Una lunga fila di sedie da cinema è disposta di sbieco, rivolta verso lo sfondo, sulla sinistra del palcoscenico. Di fronte, su un grande schermo, scorrono le immagini sgranate di un vecchio film muto. La protagonista ha i capelli argentei, un po’ scomposti, con dolore sta per lasciare il figlio. Dalla fila di sedie da cinema un’altra donna, vestita di scuro, guarda, come noi del pubblico, le immagini.
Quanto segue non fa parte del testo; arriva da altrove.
==> src/source/fetch_pkg.sv <==
/*
  fetch-side constants and the structs on the memory, queue and issue paths.
  RV32 only; a fetch word holds two 16-bit parcels, parcel 0 being the lower one.
*/
package fetch_pkg;

  localparam int unsigned INFLIGHT_MAX     = 2;  // words the memory may still owe us
  localparam int unsigned PARCELS_PER_WORD = 2;

  typedef logic [15:0] parcel_t;

  // queue fill level, so queue depth is limited to 255 parcels
  typedef logic [7:0] queue_cnt_t;

  typedef struct packed {
    parcel_t [PARCELS_PER_WORD-1:0] parcel;
    logic    [PARCELS_PER_WORD-1:0] valid;  // 2'b10 for a fetch from an odd halfword
    logic                           err;    // access fault on this word
  } fetch_rsp_t;

  typedef struct packed {
    parcel_t parcel;
    logic    err;
  } queue_entry_t;

  typedef struct packed {
    logic [31:0] instr;         // expanded when it came from a compressed parcel
    logic [31:0] pc;
    logic        illegal;
    logic        access_fault;
  } fetched_insn_t;

endpackage

==> src/source/rv_isa_pkg.sv <==
/*
  RV32 encodings used by the fetch stage: major opcodes, the compressed
  opcodes that the expander knows, and encoders for the base formats.
  Only the compressed subset listed in rvc_op_e is recognized.
*/
package rv_isa_pkg;

  typedef logic [4:0]  reg_idx_t;
  typedef logic [31:0] instr_t;

  typedef enum logic [6:0] {
    LOAD   = 7'b0000011,
    STORE  = 7'b0100011,
    OP_IMM = 7'b0010011,
    LUI    = 7'b0110111,
    OP     = 7'b0110011,
    JAL    = 7'b1101111,
    JALR   = 7'b1100111,
    BRANCH = 7'b1100011,
    SYSTEM = 7'b1110011
  } opcode_e;

  // key is {quadrant, funct3, bit 12}; bit 12 only counts in quadrant 2
  typedef enum logic [5:0] {
    ADDI4SPN     = 6'b00_000_0,
    LW           = 6'b00_010_0,
    SW           = 6'b00_110_0,
    ADDI         = 6'b01_000_0,
    JAL_RV32     = 6'b01_001_0,
    LI           = 6'b01_010_0,
    LUI_ADDI16SP = 6'b01_011_0,
    J            = 6'b01_101_0,
    BEQZ         = 6'b01_110_0,
    BNEZ         = 6'b01_111_0,
    JR_MV        = 6'b10_100_0,
    JALR_ADD     = 6'b10_100_1
  } rvc_op_e;

  localparam instr_t NOP_INSN    = {12'h000, 5'd0, 3'b000, 5'd0, OP_IMM};  // addi x0,x0,0
  localparam instr_t EBREAK_INSN = {12'h001, 5'd0, 3'b000, 5'd0, SYSTEM};

  //////////////////////////////////////////////////
  // format encoders

  function automatic instr_t encode_r(opcode_e opc, logic [2:0] f3, logic [6:0] f7,
                                      reg_idx_t rd, reg_idx_t rs1, reg_idx_t rs2);
    return {f7, rs2, rs1, f3, rd, opc};
  endfunction

  function automatic instr_t encode_i(opcode_e opc, logic [2:0] f3, reg_idx_t rd,
                                      reg_idx_t rs1, logic [11:0] imm);
    return {imm, rs1, f3, rd, opc};
  endfunction

  function automatic instr_t encode_s(opcode_e opc, logic [2:0] f3, reg_idx_t rs1,
                                      reg_idx_t rs2, logic [11:0] imm);
    return {imm[11:5], rs2, rs1, f3, imm[4:0], opc};
  endfunction

  // imm[0] is dropped, branch offsets are even
  function automatic instr_t encode_b(opcode_e opc, logic [2:0] f3, reg_idx_t rs1,
                                      reg_idx_t rs2, logic [12:0] imm);
    return {imm[12], imm[10:5], rs2, rs1, f3, imm[4:1], imm[11], opc};
  endfunction

  function automatic instr_t encode_u(opcode_e opc, reg_idx_t rd, logic [19:0] imm);
    return {imm, rd, opc};
  endfunction

  function automatic instr_t encode_j(opcode_e opc, reg_idx_t rd, logic [20:0] imm);
    return {imm[20], imm[10:1], imm[11], imm[19:12], rd, opc};
  endfunction

endpackage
Ne scorgiamo il profilo, il braccio che si allunga sulla fila di sedie, l’intensità di un volto che è racconto interiore.

Il film è Cenere, del 1916, con Eleonora Duse. L’artista in palcoscenico è Alessandra Ferri, tragedienne della danza e del balletto, lo spettacolo è Duse – Fantasia coreografica intorno a Eleonora Duse di John Neumeier con il suo Hamburg Ballett, il teatro è la Staatsoper Hamburg. È una prima assoluta.

Ferri, classe 1963, è tornata a ballare due anni fa, dopo aver dato l’addio alle scene nel 2007 con La Dame aux Camélias dello stesso Neumeier. Un ritorno unico per capire cosa l’arte della danza possa comunicare. Solo quest’anno hanno firmato creazioni per Ferri artisti del nostro tempo come Russell Maliphant e Wayne McGregor (l’applauditissimo Woolf Works con il Royal Ballet di Londra), e ora un maestro del dance drama qual è John Neumeier ha coreografato per lei e per l’Hamburg Ballett, compagnia di speciale carisma interpretativo, uno spettacolo appassionato, dolente, tragico e catartico insieme: Duse, un lavoro epico, frutto di un’intesa profonda con Ferri. «Duse – ha commentato Ferri – è un mito, un’artista ancora oggi ispiratrice. Istintivamente, senza avere un training, inventò un metodo di recitazione. In scena diventava se stessa, era verità assoluta». Neumeier pensava da tempo a un balletto su Duse. Quando all’Università studiava recitazione secondo il metodo dell’Actor’s Studio, era incantato dal personaggio della divina.

Lo spettacolo inizia con una sorta di abbraccio tra le due artiste. Duse, prima del film Cenere con cui si apre la creazione di Neumeier, aveva lasciato le scene per qualche anno. «La mia anima ritorna in me» – scriveva la diva alla figlia -. Il mio film è bello. Triste! Una acquaforte, qualcosa fra buio e luce». «Il palcoscenico è la mia casa» – ci disse qualche tempo fa Alessandra Ferri, parlando del suo ritorno alla danza. Anche la scena dello spettacolo di Neumeier è segnata da ombre e chiarori. Una fantasia in cui l’étoile italiana, attraverso la danza, ora sulle punte, ora a piedi scalzi, ora solo con un gesto, un cenno degli occhi, un increspare della bocca, entra, con la sua storia d’artista e di donna, nelle pieghe del corpo e dell’anima di Duse.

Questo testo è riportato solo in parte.